● **What to work on**
Give again, exactly as they appear, only the lines from the one containing "result | 32 |" through the last line of the material below.

● **Entries provided**
**src/rtl/shift_ctrl.sv**
```systemverilog
// Shift-unit sequencer: iterative 1-bit-per-cycle shifter with a done pulse.
// Define SHIFT_CTRL_FAST_EN to compute the whole shift at accept with a barrel shifter.
module shift_ctrl #(
    parameter int DATA_W = 32,
    parameter int AMT_W  = 5
) (
    input  logic              clk,
    input  logic              reset,
    input  logic              start,
    input  logic [2:0]        op,
    input  logic [1:0]        amt_sel,
    input  logic [DATA_W-1:0] reg_B_data,
    input  logic [15:0]       immediate_data,
    input  logic [DATA_W-1:0] mem_data,
    input  logic [AMT_W-1:0]  shamt_data,
    input  logic [DATA_W-1:0] data_in,
    output logic              busy,
    output logic              done,
    output logic [DATA_W-1:0] result
);

    typedef enum logic [1:0] {
        S_IDLE,
        S_SHIFT,
        S_DONE
    } state_t;

    state_t            r_state;
    logic [AMT_W-1:0]  r_cnt;
    logic [2:0]        r_op;
    logic [DATA_W-1:0] r_result;
    logic              r_busy;
    logic              r_done;

    logic [AMT_W-1:0]  w_amt;
    logic              w_is_shift;

    // Only the low amount bits of each source are meaningful.
    logic w_unused;
    assign w_unused = ^{reg_B_data[DATA_W-1:AMT_W], immediate_data[15:6+AMT_W],
                        immediate_data[5:0], mem_data[DATA_W-1:AMT_W]};

    always_comb begin
        w_amt = shamt_data;
        unique case (amt_sel)
            2'b00: w_amt = reg_B_data[AMT_W-1:0];
            2'b01: w_amt = immediate_data[6+AMT_W-1:6];
            2'b10: w_amt = mem_data[AMT_W-1:0];
            2'b11: w_amt = shamt_data;
        endcase
    end

    assign w_is_shift = (op <= 3'b100);

`ifdef SHIFT_CTRL_FAST_EN
    logic w_unused_fast;
    assign w_unused_fast = ^{r_op, r_cnt, w_is_shift};

    function automatic logic [DATA_W-1:0] f_barrel(
        input logic [2:0]        i_op,
        input logic [DATA_W-1:0] i_v,
        input logic [AMT_W-1:0]  i_n
    );
        logic [2*DATA_W-1:0] w_dbl;
        w_dbl = '0;
        f_barrel = i_v;
        unique case (i_op)
            3'b000: f_barrel = i_v << i_n;
            3'b001: f_barrel = i_v >> i_n;
            3'b010: f_barrel = DATA_W'($signed(i_v) >>> i_n);
            3'b011: begin
                w_dbl = {i_v, i_v} << i_n;
                f_barrel = w_dbl[2*DATA_W-1:DATA_W];
            end
            3'b100: begin
                w_dbl = {i_v, i_v} >> i_n;
                f_barrel = w_dbl[DATA_W-1:0];
            end
            default: f_barrel = i_v;
        endcase
    endfunction
`endif

    function automatic logic [DATA_W-1:0] f_step(
        input logic [2:0]        i_op,
        input logic [DATA_W-1:0] i_v
    );
        f_step = i_v;
        unique case (i_op)
            3'b000: f_step = {i_v[DATA_W-2:0], 1'b0};
            3'b001: f_step = {1'b0, i_v[DATA_W-1:1]};
            3'b010: f_step = {i_v[DATA_W-1], i_v[DATA_W-1:1]};
            3'b011: f_step = {i_v[DATA_W-2:0], i_v[DATA_W-1]};
            3'b100: f_step = {i_v[0], i_v[DATA_W-1:1]};
            default: f_step = i_v;
        endcase
    endfunction

    always_ff @(posedge clk or negedge reset) begin
        if (!reset) begin
            r_state  <= S_IDLE;
            r_cnt    <= '0;
            r_op     <= 3'b000;
            r_result <= '0;
            r_busy   <= 1'b0;
            r_done   <= 1'b0;
        end else begin
            r_done <= 1'b0;
            unique case (r_state)
                S_IDLE: begin
                    if (start) begin
                        r_op <= op;
`ifdef SHIFT_CTRL_FAST_EN
                        r_result <= f_barrel(op, data_in, w_amt);
                        r_cnt    <= '0;
                        r_state  <= S_DONE;
                        r_done   <= 1'b1;
`else
                        r_result <= data_in;
                        r_cnt    <= w_amt;
                        if (w_is_shift && (w_amt != '0)) begin
                            r_state <= S_SHIFT;
                            r_busy  <= 1'b1;
                        end else begin
                            r_state <= S_DONE;
                            r_done  <= 1'b1;
                        end
`endif
                    end
                end
                S_SHIFT: begin
                    r_result <= f_step(r_op, r_result);
                    r_cnt    <= r_cnt - AMT_W'(1);
                    if (r_cnt == AMT_W'(1)) begin
                        r_state <= S_DONE;
                        r_busy  <= 1'b0;
                        r_done  <= 1'b1;
                    end
                end
                S_DONE: begin
                    r_state <= S_IDLE;
                end
                default: begin
                    r_state <= S_IDLE;
                    r_busy  <= 1'b0;
                end
            endcase
        end
    end

    assign busy   = r_busy;
    assign done   = r_done;
    assign result = r_result;

endmodule
```
**config.mk**
```make
export PLATFORM = sky130hd
export DESIGN_NAME = shift_ctrl
export DESIGN_NICKNAME = d
export VERILOG_FILES = /design/src/rtl/shift_ctrl.sv
export SDC_FILE = /design/constraint.sdc
export NUM_CORES = 1
export LEC_CHECK = 0
export ABC_AREA = 1
export BUFFER_PORTS_ARGS = -buffer_cell sky130_fd_sc_hd__buf_4
export CORE_ASPECT_RATIO = 0.8
export CORE_MARGIN = 4
export CORE_UTILIZATION = 44
export DETAILED_ROUTE_END_ITERATION = 16
export GPL_TIMING_DRIVEN = 0
export PLACE_DENSITY = 0.92
export SYNTH_ARGS = -nofsm -noshare
export SYNTH_HDL_FRONTEND = slang
export SYNTH_SLANG_ARGS = --single-unit
```
**constraint.sdc**
```tcl
create_clock -name clk -period 1.7 [get_ports clk]
set_input_delay 0.34 -clock clk [delete_from_list [all_inputs] [get_ports clk]]
set_output_delay 0.34 -clock clk [all_outputs]
set_load 0.02 [all_outputs]
```
Yosys cells after proc, flatten, opt, wreduce, memory -nomap -nowiden
Index checks and enable logic that the tools add are counted.
{"block": "word_totals", "ram_bits": 0, "register_bits": 44, "latch_bits": 0, "romBits": 0, "wordCells": 56, "input_bits": 125, "n_memories": 0}
{"block": "op_classes", "n_mul": 0, "div_mod_pow": 0, "reduce_logical": 12, "n_addsub": 1, "shifts": 0, "order_cmp": 1, "n_mux": 18, "n_eq_ne": 16, "bitwise_logic": 1}
{"operator": "one-hot mux 32 bit (5 select lines)", "n": 1}
{"operator": "one-hot mux 32 bit (2 select lines)", "n": 1}
{"operator": "two-way mux 32 bit", "n": 1}
{"operator": "one-hot mux 5 bit (4 select lines)", "n": 1}
{"operator": "one-hot mux 5 bit (2 select lines)", "n": 1}
{"operator": "!= test 2 bit, second input constant", "n": 4}
{"operator": "AND reduction 4 bit", "n": 2}
{"operator": "== test 2 bit, second input constant", "n": 3}
{"operator": "== test 3 x 2 -> 1 bit, second input constant", "n": 2}
{"operator": "two-way mux 1 bit", "n": 6}
{"operator": "two-way mux 2 bit", "n": 3}
{"operator": "!= test 6 x 1 -> 1 bit, second input constant", "n": 1}
{"operator": "AND reduction 2 bit", "n": 3}
{"operator": "== test 5 x 1 -> 1 bit, second input constant", "n": 1}
{"operator": "two-way mux 5 bit", "n": 1}
{"operator": "!= test 5 x 1 -> 1 bit, second input constant", "n": 1}
{"operator": "nonzero test 5 bit", "n": 1}
{"operator": "subtractor 5 x 1 -> 5 bit, second input constant", "n": 1}
{"operator": "== test 2 x 1 -> 1 bit, second input constant", "n": 2}
{"operator": "zero test 2 bit", "n": 2}
{"operator": "one-hot mux 2 bit (2 select lines)", "n": 1}
{"operator": "== test 3 x 1 -> 1 bit, second input constant", "n": 1}
{"operator": "== test 3 bit, second input constant", "n": 1}
{"operator": "less-or-equal comparator 3 bit, second input constant", "n": 1}
{"operator": "other kinds (7)", "n": 7}

Longest topological paths before layout
{"block": "logic_depth", "word_depth": 7, "ltp_mapped": 12, "mapped_depth_nobuf": 11}

Worst setup path after synthesis
No wires, ideal clock.
{"block": "synth_path", "path_type": "input to register", "from": "input port amt_sel[0]", "to": "register r_busy, in the netlist busy", "path_stages": 10, "required_time_ns": 1.582, "n_path_buf": 1, "arrival_ns": 1.268, "path_slack_ns": 0.315, "path_cell_list": "buf_4 -> clkinv_4 -> nand2_2 -> or2_1 -> nand2_2 -> nand3_2 -> o21bai_2 -> nand2_2 -> nand3_1 -> nand2_1"}
{"block": "synth_via", "elab_chain_cells": 6, "elab_cells_between_ends": 9}
{"item": "start: declaration", "line": "11", "rtl": "input logic [1:0] amt_sel,"}
{"item": "== test 2 bit (tied with other cells)", "line": "45", "rtl": "unique case (amt_sel)"}
{"item": "one-hot mux 5 bit (4 select lines) (*)", "line": "45"}
{"item": "nonzero test 5 bit (*)", "line": "121", "rtl": "if (w_is_shift && (w_amt != '0)) begin"}
{"item": "logical AND 1 bit (*)", "line": "121"}
{"item": "!= test 2 bit (no source line) (*)"}
{"item": "AND reduction 4 bit (no source line) (*)"}
{"item": "end signal: assignment", "line": "123", "rtl": "r_busy <= 1'b1;"}
{"item": "end signal: assignment", "line": "136", "rtl": "r_busy <= 1'b0;"}
{"item": "end signal: assignment", "line": "145", "rtl": "r_busy <= 1'b0;"}
{"item": "end: declaration", "line": "32", "rtl": "logic r_busy;"}
Mark *: on every way between the ends. The rest lies on a longest branch, timed or not.
A chain may end at the register's enable or synchronous reset.

Worst setup path after layout
{"block": "layout_path", "from": "register r_op[1]", "to": "register r_result[29], in the netlist result[29]"}
{"block": "layout_via", "elab_chain_cells": 3, "elab_cells_between_ends": 9}
{"item": "start: declaration", "line": "30", "rtl": "logic [2:0] r_op;"}
{"item": "start signal: assignment", "line": "112", "rtl": "r_op <= op;"}
{"item": "== test 3 bit (tied with other cells)", "line": "89", "rtl": "unique case (i_op)"}
{"item": "one-hot mux 32 bit (5 select lines) / != test 6 x 1 -> 1 bit (equally long branches)"}
{"item": "one-hot mux 32 bit (2 select lines) / AND reduction 3 bit (equally long branches)"}
{"item": "end signal: assignment", "line": "119", "rtl": "r_result <= data_in;"}
{"item": "end signal: assignment", "line": "132", "rtl": "r_result <= f_step(r_op, r_result);"}
{"item": "end: declaration", "line": "31", "rtl": "logic [DATA_W-1:0] r_result;"}
Several ways; a longest one is shown, not always the timed one.

==> results.py <==
metrics = {
    "synthesis": {
        "synth_area_leaders": "dfrtp_1 (41%), nand2_1 (20%), nand3_1 (9.3%), o211ai_1 (8.9%), inv_1 (2.7%)",
        "ys_seq_elements": 44,
        "syn_inst": 367,
        "syn-cell-area_mm2": 0.00269,
        "synthFlopType": "dfrtp_1",
        "synth-seq-area-share": 0.410,
        "syn-num-nets": 494,
        "synthArstFlopShare": 1.00,
        "yosysTopAreaCell": "dfrtp_1",
        "yosysTopAreaCellShare": 0.410,
        "yosys-top-cells-count": "nand2_1 (140), nand3_1 (50), dfrtp_1 (44)",
        "yosysMostFrequentCell": "nand2_1",
        "avgSynthCellArea_um2": 7.32,
        "ys.warnings.count": 0,
        "synth_edf_count": 0,
        "synth_cell_types": 29,
    },
    "worst_setup_path": {
        "r2r_slack_ps": 120,
        "critPathKind": "register to register",
        "crit_start": "r_op[1]",
        "r2r_cells": 9,
        "arrival_ps": 1760,
        "r2r-start": "r_op[1]",
        "critical_path.startpoint_type": "register",
        "r2r_end": "result[29]",
        "end_kind": "register",
        "critical_path_peak_fanout": 10,
        "endpoint": "result[29]",
        "critical_path_required_ps": 1890,
    },
    "timing": {
        "worst_slew_pin_slew_ps": 578,
        "fin_skew_ps": 5.73,
        "rsz0062_at_grt": "no",
        "slew_viol_final": 0,
        "timing.hold.ws_ps": 26.5,
        "finalHoldViolations": 0,
        "max_freq_mhz": 634,
        "max_slew_margin": 0.615,
        "fin_setup_tns_ps": 0,
        "setup_viol": 0,
        "period_minus_slack_ps": 1580,
        "period_share": 0.928,
    },
    "cts": {
        "htree_levels": 2,
        "cts_max_path_buffers": 2,
        "cts_sinks": 44,
        "clock_latency_ps": 300,
        "postCtsHoldBufs": 0,
        "cts_root_buf": "clkbuf_8",
        "cts_tree": "done",
        "clkTransAtPathRegs_ps": 80,
        "numCtsBuffers": 5,
    },
    "detailed_routing": {
        "drt_iter0_drc": 249,
        "wl_per_cell_um": 14.7,
        "routed_via_density": 5.44,
        "drt_wl_total_um": 8060,
        "drc": 0,
        "drtAntennaViolNets": 0,
        "vias": 2981,
        "first_pass_iters": 5,
    },
    "floorplanning": {
        "core_area_mm2": 0.00591,
        "ios": 159,
        "fp.dieW_um": 95.4,
        "die_area_mm2": 0.00743,
        "fp.dieH_um": 77.9,
        "start_util": 0.455,
        "rows": 25,
    },
    "grt": {
        "grt_max_degree": 45,
        "overflow": 0,
        "first_global_vias": 2931,
        "track_usage": 0.224,
        "antenna_found_initial": 0,
        "grt_pass1_wl_um": 13300,
    },
    "layout": {
        "antenna_cells": 0,
        "final_layout_size_suffix_gt1_frac": 0.291,
        "final_cells": 548,
        "final_nets": 594,
        "fill_cells": 510,
        "area_growth_pct": 32.9,
    },
    "job": {
        "cap_violations": 0,
    },
    "power": {
        "power.leakage_nw": 1.81,
        "p_sw_mw": 3.90,
        "powerDensity_mw_per_mm2": 2160,
        "clock_power_share": 0.083,
        "seqPwrFrac": 0.280,
        "netSwitchingFraction": 0.507,
        "p_int_mw": 3.80,
        "ir_drop_uv": 1160,
        "power_mw": 7.71,
        "pwr-share-comb": 0.637,
    },
    "placement": {
        "dp_hpwl_um": 6000,
        "dp.cells": 540,
        "place.gp.congestion": 0.854,
        "io_buffers": 92,
    },
    "worst_hold_path": {
        "hold_path.class": "primary input to async pin",
    },
    "outcome": {
        "status": "finished clean",
    },
}
## worst min path at each step
stage          startpoint  slack [ps]  cells past startpoint    endpoint
5_1_grt             reset          80                      1   result[6]
3_5_place_dp        reset         380                      1   result[6]
2_1_floorplan       reset          40                      0        busy
6_report            reset          30                      1   result[6]
4_1_cts             reset          50                      1  result[10]
3_3_place_gp        reset         370                      1   result[6]
## power by group through the flow
stage                     combinational [mW]  clock (mW)  sequential [mW]
after detailed placement                4.83           0             2.16
after global placement                  4.64           0             2.14
after CTS                               4.84       0.644             2.15
final                                   4.91       0.640             2.16
after global routing                    5.44       0.677             2.25
after floorplan                         2.85           0             2.53
## stage by stage
step | setup WS [ps] | utilization | area [um^2]
4_1_cts | 119 | 0.602 | 3560
5_1_grt | 5.93 | 0.604 | 3570
3_5_place_dp | 121 | 0.589 | 3480
6_report | 122 | 0.604 | 3570
2_1_floorplan | 315 | - | 2690
3_3_place_gp | 176 | 0.589 | 3480
## cell usage in the layout (no fill, tap or decap), drive strengths merged
| master | instances |
|---|---|
| ha | 2 |
| inv | 23 |
| o31ai | 1 |
| a21oi | 6 |
| nor2 | 18 |
| or2 | 1 |
| o211ai | 33 |
| o221ai | 5 |
| nand3 | 51 |
| xor2 | 1 |
| dfrtp | 44 |
| o21ai | 12 |
| nand2 | 144 |
| clkbuf | 12 |
| clkinv | 2 |
| o21bai | 1 |
| a31oi | 1 |
| xnor2 | 1 |
| buf | 109 |
## cell families after synthesis
kind of cell | count (synthesis) | synth area share
AND/OR/NAND/NOR | 214 | 0.334
AO/OA/AOI/OAI | 59 | 0.155
buffers and inverters | 46 | 0.0861
flip-flops | 44 | 0.410
XOR/XNOR | 2 | 0.00652
adder cells (fa/ha/maj) | 2 | 0.00931
## worst max-delay path: stages, from the launching register on
cell and delay [ps]:
dfrtp_1 440, nor2_2 220, nand2_1 90, nand2_2 140, inv_2 80, buf_6 140, nand2_1 80, o211ai_2 80
o211ai_1 120, nand2_1 80
## sequential cells by signal, indices dropped and copies added (netlist names)
| signal | flops |
|---|---|
| result | 32 |
| done | 1 |
| busy | 1 |
| r_op | 3 |
| r_cnt | 5 |
| r_state | 2 |
## repair_timing
item / 4_1_cts / 5_1_grt
resized for setup: 0 / 7
buffers inserted: 0 / 1
setup endpoints to repair: 0 / 24
## cell type report
cell class	count	area (um^2)	area share
inverters	24	95.1	0.0266
multi-input cells	277	1360	0.380
clock inverters	1	5.00	0.00140
flip-flops and latches	44	1100	0.308
well taps	81	101	0.0284
repair buffers	93	698	0.196
clock buffers	6	72.6	0.0203
plain buffers	22	140	0.0392
## per-layer routing
metal / global-route usage / share of wire
met3: 0.0484 / 0.077
met5: 0 / 0
met1: 0.297 / 0.41
met2: 0.359 / 0.50
met4: 0.0824 / 0.020
Note: power is estimated with default switching activity, not from simulation.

● **Output**
| result | 32 |
| done | 1 |
| busy | 1 |
| r_op | 3 |
| r_cnt | 5 |
| r_state | 2 |
## repair_timing
item / 4_1_cts / 5_1_grt
resized for setup: 0 / 7
buffers inserted: 0 / 1
setup endpoints to repair: 0 / 24
## cell type report
cell class	count	area (um^2)	area share
inverters	24	95.1	0.0266
multi-input cells	277	1360	0.380
clock inverters	1	5.00	0.00140
flip-flops and latches	44	1100	0.308
well taps	81	101	0.0284
repair buffers	93	698	0.196
clock buffers	6	72.6	0.0203
plain buffers	22	140	0.0392
## per-layer routing
metal / global-route usage / share of wire
met3: 0.0484 / 0.077
met5: 0 / 0
met1: 0.297 / 0.41
met2: 0.359 / 0.50
met4: 0.0824 / 0.020
Note: power is estimated with default switching activity, not from simulation.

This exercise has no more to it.